Apresenta-se o caso clínico de uma mulher de 27 anos, com antecedentes pessoais de psoríase e tabagismo. Recorreu ao Serviço de Urgência (SU) por mialgias e toracalgia anterior, agravada com inspiração profunda e decúbito. Encontrava-se febril, sem outras alterações ao exame objetivo. Apresentava elevação de parâmetros inflamatórios (PI), troponina negativa e eletrocardiograma (ECG) com ligeiro supradesnivelamento ST de concavidade superior em DII e aVF, bem como ligeira depressão PR em DII e V4-V6. Assumiu-se traqueobronquite e teve alta sob analgesia e antibioterapia empírica com amoxicilina+ácido clavulânico.
Por recorrência de toracalgia, com as mesmas características pleuríticas e com irradiação ao ombro esquerdo, regressou ao SU dez dias depois. Negava contexto epidemiológico de infeção. Objetivou-se febre e diminuição do murmúrio vesicular nas bases pulmonares. Analiticamente, tinha PI em rampa ascendente e mantinha troponina negativa. Realizou ECG, que apresentava taquicardia sinusal, já sem supra ST. A radiografia torácica revelou alargamento da silhueta cardíaca, pelo que realizou ecocardiograma, que constatou derrame pericárdico circunferencial grave, com boa função biventricular. Realizou-se pericardiocentese com drenagem de 840cc de líquido sero-hemático com características de exsudado com predomínio de polimorfonucleares e com adenosina desaminase 21 UI/L.

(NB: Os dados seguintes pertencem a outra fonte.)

This is an optimization exercise on Yosys and OpenROAD, whose aim is small area, a short achievable clock period and few clock cycles per item, not a production implementation. At most, simulation tests tie the RTL to the original design; equivalence was not proved. Only the layout flow was run in run 1; the RTL was not checked for function there.

==> flow/design.v, too long to show whole: its modules and the start of the top module <==
// module nco_waveform: 2232 lines
// module fa_cell: 4 lines
// module ha_cell: 4 lines
module nco_waveform (
    input  wire        clk,
    input  wire        rst,         
    input  wire        in_valid,
    output wire        in_ready,
    input  wire [31:0] p_in,
    input  wire [31:0] gain_in,
    input  wire [2:0]  wave_in,
    input  wire [31:0] rng_in,
    output reg         out_valid,
    output reg  [31:0] y_out,
    output reg  [31:0] rng_out
);
  // ...
==> flow/run.sh <==
#!/bin/bash
# synth_recipe.tcl (not shown) runs the flow's synth.tcl, then flattens the netlist and writes it again
# the make line also repeats each setting of config.mk as NAME=value (left out here)
make -C /OpenROAD-flow-scripts/flow DESIGN_CONFIG=/design/flow/config.mk WORK_HOME=/design/flow/orfs CLKGATE_MAP_FILE= SYNTH_SCRIPT=/design/flow/synth_recipe.tcl finish
==> flow/config.mk <==
export PLATFORM = sky130hd
export DESIGN_NAME = nco_waveform
export DESIGN_NICKNAME = nco_waveform
export VERILOG_FILES = /design/flow/design.v
export SDC_FILE = /design/flow/constraint.sdc
export NUM_CORES = 4
export LEC_CHECK = 0
export CAP_MARGIN = 50
export CORE_MARGIN = 2
export CORE_UTILIZATION = 50
export CTS_CLUSTER_DIAMETER = 100
export CTS_CLUSTER_SIZE = 30
export SLEW_MARGIN = 70
export SYNTH_HIERARCHICAL = 1
==> flow/constraint.sdc <==
create_clock -name core_clock -period 22.0 [get_ports {clk}]
set_input_delay 4.4000 -clock core_clock [delete_from_list [all_inputs] [get_ports {clk}]]
set_output_delay 4.4000 -clock core_clock [all_outputs]
set_load 0.01 [all_outputs]
==> flow_summary.ini, run 1 <==
[synthesis]
synth_common_cells = 795 x nand2_1, 687 x dfxtp_1, 657 x fa_1
syn_nets = 5686
synth_most_common_cell = nand2_1
synthCells = 4710

[timing]
tns_ps = 0
rsz0062_at_grt = false
finalCritPeriodShare_pct = 27.29

[layout]
nNonClkBuffers = 269
largestClassByArea = multi-input gates
diodes = 0

[place]
place_area_mm2 = 0.05067

[floorplanning]
ios = 168
nWellTaps = 1254
rows = 112

[routing]
route.met3.wl_um = 8902
routed.top_layer = met4

[worst_setup_path]
r2r_end = a1[24]$_DFF_P_
critPathBufInv = 1
cp_num_cells = 1
r2r-start = p0[1]$_DFF_P_

[global_routing]
use_met2_pct = 45.64
track_usage_pct = 27.02

[worst_hold_path]
hold_class = flop to flop

[clock_network]
ctsHoldBuffers = 0

[run_status]
outcome = no timing/DRC/antenna violations
==> run 2, diff against run 1 <==
--- a/flow/design.v
+++ b/flow/design.v
@@ -2152,60 +2152,59 @@
     always @(*) begin
         c_tzg = 5'd24;
         c_tzv = 5'd24;
         for (i = 23; i >= 0; i = i - 1) begin
             if (c_gm[i]) c_tzg = i[4:0];
             if (m3[i])   c_tzv = i[4:0];
         end
     end
-    wire        c_st  = ({1'b0, c_tzg} + {1'b0, c_tzv}) < 6'd22;      
+    wire [5:0]  c_tzp = {1'b0, c_tzg} + {1'b0, c_tzv};                
+    wire        c_st  = c_tzp < 6'd22;                                  
     wire signed [9:0] c_e1 = $signed({2'd0, c_gep}) + $signed({2'd0, eb3}) - $signed({5'd0, lz3})
                            - 10'sd126;                                  
     wire signed [9:0] c_sh1r = 10'sd1 - c_e1;
     wire signed [9:0] c_sh0r = 10'sd2 - c_e1;
     wire [4:0]  c_sh1 = (c_sh1r <= 10'sd0) ? 5'd0 : ((c_sh1r > 10'sd26) ? 5'd26 : c_sh1r[4:0]);
     wire [4:0]  c_sh0 = (c_sh0r <= 10'sd0) ? 5'd0 : ((c_sh0r > 10'sd26) ? 5'd26 : c_sh0r[4:0]);
     wire        c_gnan = (c_ge == 8'hFF) && (g3[22:0] != 23'd0);
     wire        c_ginf = (c_ge == 8'hFF) && (g3[22:0] == 23'd0);
     wire        c_gz   = (g3[30:0] == 31'd0);
     reg [25:0] pa4, pb4;
     reg        ci4, st4;
     reg [7:0]  ef4;
     reg [4:0]  sh14, sh04;
+    reg [5:0]  tz4;
     reg        sy4, nanq4, inf4, zero4, nanp4;
     reg [31:0] r4;
     always @(posedge clk) begin
         pa4   <= mc_ra[47:22];
         pb4   <= mc_rb[47:22];
         ci4   <= c_lo[22];
         st4   <= c_st;
         ef4   <= c_e1[7:0];
         sh14  <= c_sh1;
         sh04  <= c_sh0;
+        tz4   <= c_tzp;
         sy4   <= g3[31] ^ sg3;
         nanq4 <= c_gnan || (c_ginf && z3);
         inf4  <= c_ginf && !z3;
         zero4 <= (c_gz || z3) && !c_gnan && !c_ginf;
         nanp4 <= nanp3;
         r4    <= r3;
     end
     wire [25:0] d_p  = ~(pa4 + pb4 + {25'd0, ci4});    
     wire        d_h  = d_p[25];
     wire [24:0] d_w  = d_h ? d_p[25:1] : d_p[24:0];    
     wire [7:0]  d_ef = d_h ? ef4 : (ef4 - 8'd1);
     wire [4:0]  d_sh = d_h ? sh14 : sh04;
     wire [24:0] d_ws = d_w >> d_sh;
-    reg  [4:0]  d_tz;                     
-    always @(*) begin
-        d_tz = 5'd26;
-        for (i = 25; i >= 0; i = i - 1)
-            if (d_p[i]) d_tz = i[4:0];
-    end
-    wire        d_so = d_h ? (d_tz <= sh14) : (d_tz < sh04);
+    wire        d_so1 = (tz4 <= 6'd22 + {1'b0, sh14});
+    wire        d_so0 = (tz4 < 6'd22 + {1'b0, sh04});
+    wire        d_so  = d_h ? d_so1 : d_so0;
     reg [23:0] m5;
     reg        rg5, rs5;
     reg [7:0]  ef5;
     reg        sy5, nanq5, inf5, zero5, nanp5;
     reg [31:0] r5;
     always @(posedge clk) begin
         m5    <= d_ws[24:1];
         rg5   <= d_ws[0];
==> run 2 against run 1 <==
Compared with the run above: still clean; critical path depth unchanged; via count is essentially flat; clock-buffer cell count rose by 3; largest cell class unchanged.
==> flow_summary.ini, run 2 <==
[synthesis]
yosysTopAreaCellShare_pct = 29.22
ys.flop_type = dfxtp_1
syn_nets = 5730
synth.distinct_cells = 95
synth_compound_area_share_pct = 10.60
synth_most_common_cell = nand2_1
synth_edf_count = 0
synth_common_cells = 773 x nand2_1, 693 x dfxtp_1, 657 x fa_1
synth_fa_ha_area_share_pct = 33.55
syn_area_mm2 = 0.04748
ys_warn_count = 7
synth_seq_cells = 693
synth.yosys.seq_area_share_pct = 29.22
synth-async-reset-ratio_pct = 0
synth.avg_cell_area_um2 = 9.997
synth_top_family_by_area = adder cells
synthCells = 4749
yosysTopAreaCell = dfxtp_1
synthTopCellsByArea = dfxtp_1 29%, fa_1 28%, nand2_1 6.1%
yosys.area_share.simple_pct = 14.53
synth_xor_area_share_pct = 4.174
muxShareOfSynthArea_pct = 3.866

[timing]
hold_viol = 0
finalCritPeriodShare_pct = 27.36
fmax_mhz = 166.2
clock-skew-final_ps = 40.63
min_period_ps = 6018
hold_slack_ps = 301.1
rsz0062_at_grt = false
maxSlewViolCount = 0
finalSetupViolCount = 0
tns_ps = 0

[layout]
drive_gt1_share_pct = 8.696
diodes = 0
mostFrequentLayoutCells = 770 x nand2_1, 657 x fa_1, 632 x dfxtp_1
area_growth_pct = 10.94
final_common_cell = nand2_1
seq_area_mm2 = 0.01397
nets = 5748
multi_input_area_mm2 = 0.03248
fill_cells = 8319
fin_area_mm2 = 0.05267

[floorplanning]
ios = 168
dieArea_mm2 = 0.09743
fp.dieW_um = 312.1
rows = 113
coreArea_mm2 = 0.09459
die_h_um = 312.1
start_util_pct = 50.19

[clock_network]
ctsHoldBuffers = 0
post-cts-setup-buffers = 0
cts_tree = built
cts_buffers = 34
cts-root-buf = clkbuf_16
clk_pin_slew_worst_paths_ps = 110
h-tree-depth = 2
clock_latency_ps = 650
clk_path_buf_depth = 3
cts_resized = 0
clock-sinks = 693

[worst_setup_path]
worst-setup-path-type = flop to output port
r2r-start = g3[18]$_DFF_P_
required_ps = 17600
rr_worst_depth = 16
critPathBufInv = 1
cp_slowest_cell = clkdlybuf4s50_1
end_kind = output port
r2r_end = ci4$_DFF_P_
r2r_slack_ps = 16360
cp.arrival_ps = 1620
slowest_delay_ps = 560
start_kind = flop
crit_fanout = 1
crit_chain = clkdlybuf4s50_1
cp_top_family = buffers and inverters

[routing]
drt-pass1-iter-count = 6
wirelength_um = 130800
drc = 0
wire_per_inst_um = 21.63
drt_iter0_drc = 2924
vias = 34710
avgViaCountPerCell = 5.738
ant_nets = 0

[place]
place.port_buffers = 165
place_congestion = 0.9221
dpl.hpwl_um = 95760
place_area_mm2 = 0.05112

[worst_hold_path]
min_path_cells = 0
hold_class = flop to flop
hold_path.startpoint = g2[23]$_DFF_P_
hold_end = g3[23]$_DFF_P_

[global_routing]
grt_max_degree = 52
track_usage_pct = 26.85
antenna_found_initial = 1
grt_overflow = 0
first_global_vias = 35120
grt_pass1_wl_um = 203000

[run_status]
outcome = no timing/DRC/antenna violations

[run]
drv_cap = 0
-- run 2: how the worst max path moves through the flow --
stage                              startpoint           to  cells after the start
after floorplan              m3[1]$_SDFF_PP0_  ci4$_DFF_P_                     19
after global placement       m3[1]$_SDFF_PP0_  ci4$_DFF_P_                     15
after detailed placement       g3[18]$_DFF_P_  ci4$_DFF_P_                     16
after CTS                 rng_out[29]$_DFF_P_  rng_out[29]                      1
after global routing      rng_out[30]$_DFF_P_  rng_out[30]                      1
final                     rng_out[30]$_DFF_P_  rng_out[30]                      1
-- run 2: final cells by class --
class                   instances  share of cell area [%]
clock inverters                14                  0.4703
inverters                     208                   1.504
well taps                    1265                   3.005
multi-input cells            3560                   61.66
flip-flops and latches        693                   26.53
clock buffers                  39                   1.691
repair buffers                270                   5.143
-- run 2: metal layers --
metal / routed length, um / share of wire (%) / vias to the layer above / global-route usage [%]
met3: 10240 / 7.8 / 250 / 4.990
met5: 0 / 0 / - / 0
met4: 4558 / 3.5 / 0 / 8.851
li1: - / - / 15920 / -
met1: 54720 / 42 / 17190 / 36.28
met2: 61290 / 47 / 1353 / 43.71
-- run 2: per-stage QoR --
step | setup slack, ps | utilization (%) | cells
3_5_place_dp | 16400 | 54.04 | 5988
2_1_floorplan | 16510 | - | 4749
6_report | 15980 | 55.69 | 6049
5_1_grt | 15920 | 55.69 | 6049
3_3_place_gp | 15970 | 52.98 | 5960
4_1_cts | 15910 | 55.25 | 6041
-- run 2: cell families after synthesis --
kind of cell    after synthesis
other cells                   1
simple gates               1531
mux                         156
xor+xnor                    213
fa+ha+maj                   879
flops                       693
compound gates              780
buf+inv                     496
-- run 2: modules after synthesis, one instance, submodules excluded --
| module | cells inside | area, um^2 | flip-flops and latches | times used |
|---|---|---|---|---|
| ha_cell | 1 | 12.51 | 0 | 32 |
| nco_waveform | 4070 | 34120 | 693 | 1 |
| fa_cell | 1 | 20.02 | 0 | 647 |
Testbench counts of run 2, summed over its fixed seeds: cycles 3,256, items 3,200.
==> run 3, diff against run 2 <==
--- a/flow/config.mk
+++ b/flow/config.mk
@@ -7,8 +7,9 @@
 export LEC_CHECK = 0
 export CAP_MARGIN = 50
 export CORE_MARGIN = 2
-export CORE_UTILIZATION = 50
+export CORE_UTILIZATION = 60
 export CTS_CLUSTER_DIAMETER = 100
 export CTS_CLUSTER_SIZE = 30
+export PLACE_DENSITY = 0.7
 export SLEW_MARGIN = 70
 export SYNTH_HIERARCHICAL = 1
==> run 3 against run 2 <==
Compared with the run above: global-route usage increased by 4.6 points; worst hold slack improved by 21 ps; via count increased by 2.2%; clock skew decreased by 2.6 ps; critical endpoint is now rng_out[29]; synthesized cell count unchanged; still clean on timing, DRC and antenna; register-to-register slack about the same; area after synthesis unchanged; first-iteration DRC count increased by 16%; utilization increased by 11 points; design area decreased by 1.1%; cell count decreased by 3.8%.
==> flow_summary.ini, run 3 <==
[layout]
nets = 5738
diodes = 0
multi_input_area_mm2 = 0.03251
seq_area_mm2 = 0.01397
drive_gt1_share_pct = 8.302
area_growth_pct = 9.727
final_common_cell = nand2_1
mostFrequentLayoutCells = 770 x nand2_1, 657 x fa_1, 634 x dfxtp_1
fill_cells = 6237

[clock_network]
clock_latency_ps = 650
h-tree-depth = 1
cts_buffers = 30
cts-root-buf = clkbuf_16
clock-sinks = 693
ctsHoldBuffers = 0
clk_pin_slew_worst_paths_ps = 110
clk_path_buf_depth = 3
cts_tree = built
post-cts-setup-buffers = 0
cts_resized = 0

[timing]
hold_slack_ps = 321.6
rsz0062_at_grt = false
maxSlewViolCount = 0
tns_ps = 0
clock-skew-final_ps = 38.03
finalSetupViolCount = 0
min_period_ps = 5990
fmax_mhz = 167.0
hold_viol = 0
finalCritPeriodShare_pct = 27.23

[worst_setup_path]
start_kind = flop
cp.arrival_ps = 1590
end_kind = output port
crit_fanout = 1
cp_top_family = buffers and inverters
required_ps = 17600
cp_slowest_cell = clkdlybuf4s50_1
crit_chain = clkdlybuf4s50_1
r2r_slack_ps = 16370
worst-setup-path-type = flop to output port
slowest_delay_ps = 550
critPathBufInv = 1

[worst_hold_path]
hold_class = flop to flop

[global_routing]
antenna_found_initial = 4
grt_max_degree = 52
grt_overflow = 0
track_usage_pct = 31.49
first_global_vias = 36110
grt_pass1_wl_um = 200600

[routing]
wirelength_um = 127600
ant_nets = 0
avgViaCountPerCell = 6.097
drc = 0
drt-pass1-iter-count = 6
wire_per_inst_um = 21.93
vias = 35490
drt_iter0_drc = 3379

[synthesis]
synthTopCellsByArea = dfxtp_1 29%, fa_1 28%, nand2_1 6.1%
synthCells = 4749
synth.distinct_cells = 95
synth.avg_cell_area_um2 = 9.997
yosysTopAreaCell = dfxtp_1
synth-async-reset-ratio_pct = 0
ys_warn_count = 7
syn_nets = 5730
synth_seq_cells = 693
synth.yosys.seq_area_share_pct = 29.22
yosysTopAreaCellShare_pct = 29.22
synth_most_common_cell = nand2_1
synth_edf_count = 0
syn_area_mm2 = 0.04748
ys.flop_type = dfxtp_1
synth_common_cells = 773 x nand2_1, 693 x dfxtp_1, 657 x fa_1

[place]
dpl.hpwl_um = 93460
place.port_buffers = 165
place_congestion = 0.9471

[floorplanning]
start_util_pct = 60.39
fp.dieW_um = 285.3
rows = 103
dieArea_mm2 = 0.08139
coreArea_mm2 = 0.07861
die_h_um = 285.3
ios = 168

[run_status]
outcome = no timing/DRC/antenna violations

[run]
drv_cap = 0
## run 3: worst paths after layout
kind,cells past startpoint,from,to
worst max-delay path,1,rng_out[29]$_DFF_P_,rng_out[29]
worst min register to register,0,r5[4]$_DFF_P_,rng_out[4]$_DFF_P_
worst max register to register,18,g3[15]$_DFF_P_,ci4$_DFF_P_
worst min-delay path,0,r5[4]$_DFF_P_,rng_out[4]$_DFF_P_
## run 3: stage by stage
stage	cells	worst slack (ps)	instance area (um^2)	util (%)
5_1_grt	5820	15940	52100	66.27
3_3_place_gp	5746	15820	49840	63.40
6_report	5820	16010	52100	66.27
4_1_cts	5816	15940	51690	65.75
3_5_place_dp	5771	16380	50730	64.53
2_1_floorplan	4749	16510	47480	-
## run 3: per-module statistics from Yosys (local to each module, per instance)
| module | area, um^2 | cells |
|---|---|---|
| fa_cell | 20.02 | 1 |
| ha_cell | 12.51 | 1 |
| nco_waveform | 34120 | 4070 |
## run 3: final cells by class
cell class,count,area share [%]
multi-input cells,3560,62.41
flip-flops and latches,693,26.82
repair buffers,264,4.900
well taps,1050,2.522
clock buffers,39,1.585
inverters,208,1.513
clock inverters,6,0.2522
## run 3: logic make-up (layout without fill, tap and decap cells)
group / after synthesis / count (layout) / share of synthesized area (%)
flip-flops: 693 / 693 / 29.22
multiplexers: 156 / 156 / 3.866
adder cells (fa/ha/maj): 879 / 879 / 33.55
buffers and inverters: 496 / 517 / 4.051
AO/OA/AOI/OAI: 780 / 780 / 10.60
AND/OR/NAND/NOR: 1531 / 1531 / 14.53
XOR/XNOR: 213 / 213 / 4.174
other: 1 / 1 / 0.007899
## run 3: per-layer routing
layer / routed length (um) / vias up / part of all wire, % / track usage, %
met5: 0 / - / 0 / 0
met4: 6210 / 0 / 4.9 / 12.87
met3: 11950 / 388 / 9.4 / 6.392
met2: 58870 / 1795 / 46 / 50.66
met1: 50580 / 17390 / 40 / 41.89
li1: - / 15910 / - / -
==> run 4, diff against run 3 <==
--- a/flow/config.mk
+++ b/flow/config.mk
@@ -7,9 +7,9 @@
 export LEC_CHECK = 0
 export CAP_MARGIN = 50
 export CORE_MARGIN = 2
-export CORE_UTILIZATION = 60
+export CORE_UTILIZATION = 70
 export CTS_CLUSTER_DIAMETER = 100
 export CTS_CLUSTER_SIZE = 30
-export PLACE_DENSITY = 0.7
+export PLACE_DENSITY = 0.8
 export SLEW_MARGIN = 70
 export SYNTH_HIERARCHICAL = 1
==> run 4 against run 3 <==
Compared with the run above: worst setup slack got worse by 20 ps; critical path type unchanged; die area decreased by 14%; largest cell class unchanged; fmax decreased by 0.33%; sequential cell count unchanged; design area decreased by 0.60%; critical path depth unchanged; utilization increased by 11 points.
==> flow_summary.ini, run 4 <==
[floorplanning]
rows = 95
start_util_pct = 70.69
coreArea_mm2 = 0.06716
die_h_um = 264.4
ios = 168
dieArea_mm2 = 0.06992
fp.dieW_um = 264.4

[timing]
fmax_mhz = 166.4
min_period_ps = 6009
hold_viol = 0
finalCritPeriodShare_pct = 27.32
rsz0062_at_grt = false
finalSetupViolCount = 0
tns_ps = 0
maxSlewViolCount = 0
clock-skew-final_ps = 28.51

[synthesis]
synth_most_common_cell = nand2_1
ys_warn_count = 7
yosysTopAreaCell = dfxtp_1
synth_compound_area_share_pct = 10.60
synth-async-reset-ratio_pct = 0
synth_edf_count = 0
synth_seq_cells = 693
synth_fa_ha_area_share_pct = 33.55
synth.yosys.seq_area_share_pct = 29.22
syn_nets = 5730
synthTopCellsByArea = dfxtp_1 29%, fa_1 28%, nand2_1 6.1%
yosys.area_share.simple_pct = 14.53
synth_common_cells = 773 x nand2_1, 693 x dfxtp_1, 657 x fa_1
synth_top_family_by_area = adder cells
syn_area_mm2 = 0.04748
synthCells = 4749
ys.flop_type = dfxtp_1
yosysTopAreaCellShare_pct = 29.22
synth_xor_area_share_pct = 4.174
synth.distinct_cells = 95
muxShareOfSynthArea_pct = 3.866
synth.avg_cell_area_um2 = 9.997

[routing]
wire_per_inst_um = 22.99
drt_iter0_drc = 4221
wirelength_um = 129600
drt-pass1-iter-count = 7
avgViaCountPerCell = 6.465
ant_nets = 0
drc = 0
vias = 36440

[run]
drv_cap = 0

[clock_network]
clock-sinks = 693
cts-root-buf = clkbuf_16
clk_pin_slew_worst_paths_ps = 110
post-cts-setup-buffers = 0
cts_tree = built
clk_path_buf_depth = 3
cts_buffers = 29
ctsHoldBuffers = 0
clock_latency_ps = 660
h-tree-depth = 1
cts_resized = 0

[global_routing]
grt_overflow = 0
grt_pass1_wl_um = 201400
antenna_found_initial = 2
track_usage_pct = 36.87
first_global_vias = 37160
grt_max_degree = 52

[layout]
fin_area_mm2 = 0.05178
area_growth_pct = 9.074
nets = 5732
mostFrequentLayoutCells = 770 x nand2_1, 657 x fa_1, 639 x dfxtp_1
drive_gt1_share_pct = 8.442
final_common_cell = nand2_1
stdcell_count = 5637

[worst_setup_path]
end_kind = output port
cp_slowest_cell = clkdlybuf4s50_1
critPathBufInv = 1
crit_chain = clkdlybuf4s50_1
start_kind = flop
required_ps = 17600
crit_fanout = 1
cp.arrival_ps = 1610
cp_top_family = buffers and inverters
slowest_delay_ps = 560
worst-setup-path-type = flop to output port

[place]
place_area_mm2 = 0.05038
place_congestion = 0.9635
placed_cells = 5588
place.port_buffers = 165
dpl.hpwl_um = 93590

[worst_hold_path]
hold_class = flop to flop

[run_status]
outcome = no timing/DRC/antenna violations
[run 4: changes by cell type in the layout (fill, tap and decap cells not counted), sizes merged]
cell / previous run / this run
dlymetal6s2s: 0 / 1
clkdlybuf4s50: 165 / 166
buf: 97 / 92
clkinv: 8 / 7
clkbuf: 39 / 35
clkdlybuf4s25: 1 / 0
inv: 206 / 208
clkdlybuf4s15: 1 / 0
diode: 0 / 2
[run 4: layout make-up]
cell class / count / area, um^2
Tap cell: 873 / 1092
Inverter: 208 / 784.5
Fill cell: 4391 / 15370
Clock inverter: 7 / 118.9
Sequential cell: 693 / 13950
Clock buffer: 35 / 748.2
Timing Repair Buffer: 259 / 2494
Antenna cell: 2 / 5.005
Multi-Input combinational cell: 3560 / 32590
[run 4: worst reg2reg max path, stage by stage (launching register included)]
cell	delay [ps]
dfxtp_1	330
buf_4	370
nand2_1	170
fa_1	530
fa_1	540
fa_1	530
fa_1	520
fa_1	520
fa_1	500
ha_1	320
a21oi_1	190
nor2b_1	60
o21ai_0	140
nand2b_1	80
a21oi_1	150
nor2b_1	60
o21ai_0	160
nand2b_1	80
a221o_1	340
[run 4: logic make-up after synthesis]
family	Yosys count
and+or+nand+nor	1531
other	1
buffers and inverters	496
xor gates and xnor gates	213
adders and majority gates	879
muxes	156
AOI/OAI and AO/OA	780
DFF	693
[run 4: layer usage]
| metal | global-route usage, % | up-vias | wire (um) |
|---|---|---|---|
| met4 | 18.55 | 2 | 7780 |
| met1 | 46.33 | 17660 | 46950 |
| met3 | 9.438 | 569 | 14410 |
| met5 | 0 | - | 19 |
| li1 | - | 15900 | - |
| met2 | 59.57 | 2313 | 60460 |
[run 4: final timing paths]
path / from / to / slack (ps) / cells past startpoint
setup / recovery: rng_out[30]$_DFF_P_ / rng_out[30] / 15990 / 1
hold / removal: r2[14]$_DFF_P_ / r3[14]$_DFF_P_ / 320 / 0
setup reg to reg: g3[15]$_DFF_P_ / ci4$_DFF_P_ / 16270 / 18
hold reg to reg: r2[14]$_DFF_P_ / r3[14]$_DFF_P_ / 320 / 0
[run 4: per-module statistics from Yosys (local to each module, per instance)]
module | area (um^2) | flops+latches | copies in the design
ha_cell | 12.51 | 0 | 32
fa_cell | 20.02 | 0 | 647
nco_waveform | 34120 | 693 | 1
[run 4: metrics by stage]
step	setup WS (ps)	hold slack [ps]	utilization [%]
floorplan	16510	309.6	-
CTS	15940	316.7	76.31
finish	15990	315.1	77.11
global placement	15920	309.6	73.93
detailed placement	16340	312.1	75.02
global route	15950	322.8	77.10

Admitiu-se pericardite aguda e a doente ficou internada para estudo etiológico, sob ibuprofeno e colchicina. Realizou tomografia computorizada torácica, abdominal e pélvica, que detetou derrame pleural bilateral e pequena quantidade de líquido no fundo-de-saco de Douglas. Realizou também estudo microbiológico e citológico do líquido pericárdico, Interferon Gamma Release Assay, serologias virais e estudo auto-imune.
Por persistência de febre e PI em crescendo, iniciou antibioterapia empírica com ceftriaxone e vancomicina, com descida de PI e apirexia ao 3º dia.
Os autores apresentam o caso para discussão de diagnósticos diferenciais de poliserosite no adulto jovem e também para evidenciar como a integração de pequenas alterações do ECG com a clínica se pode revelar essencial para um diagnóstico precoce.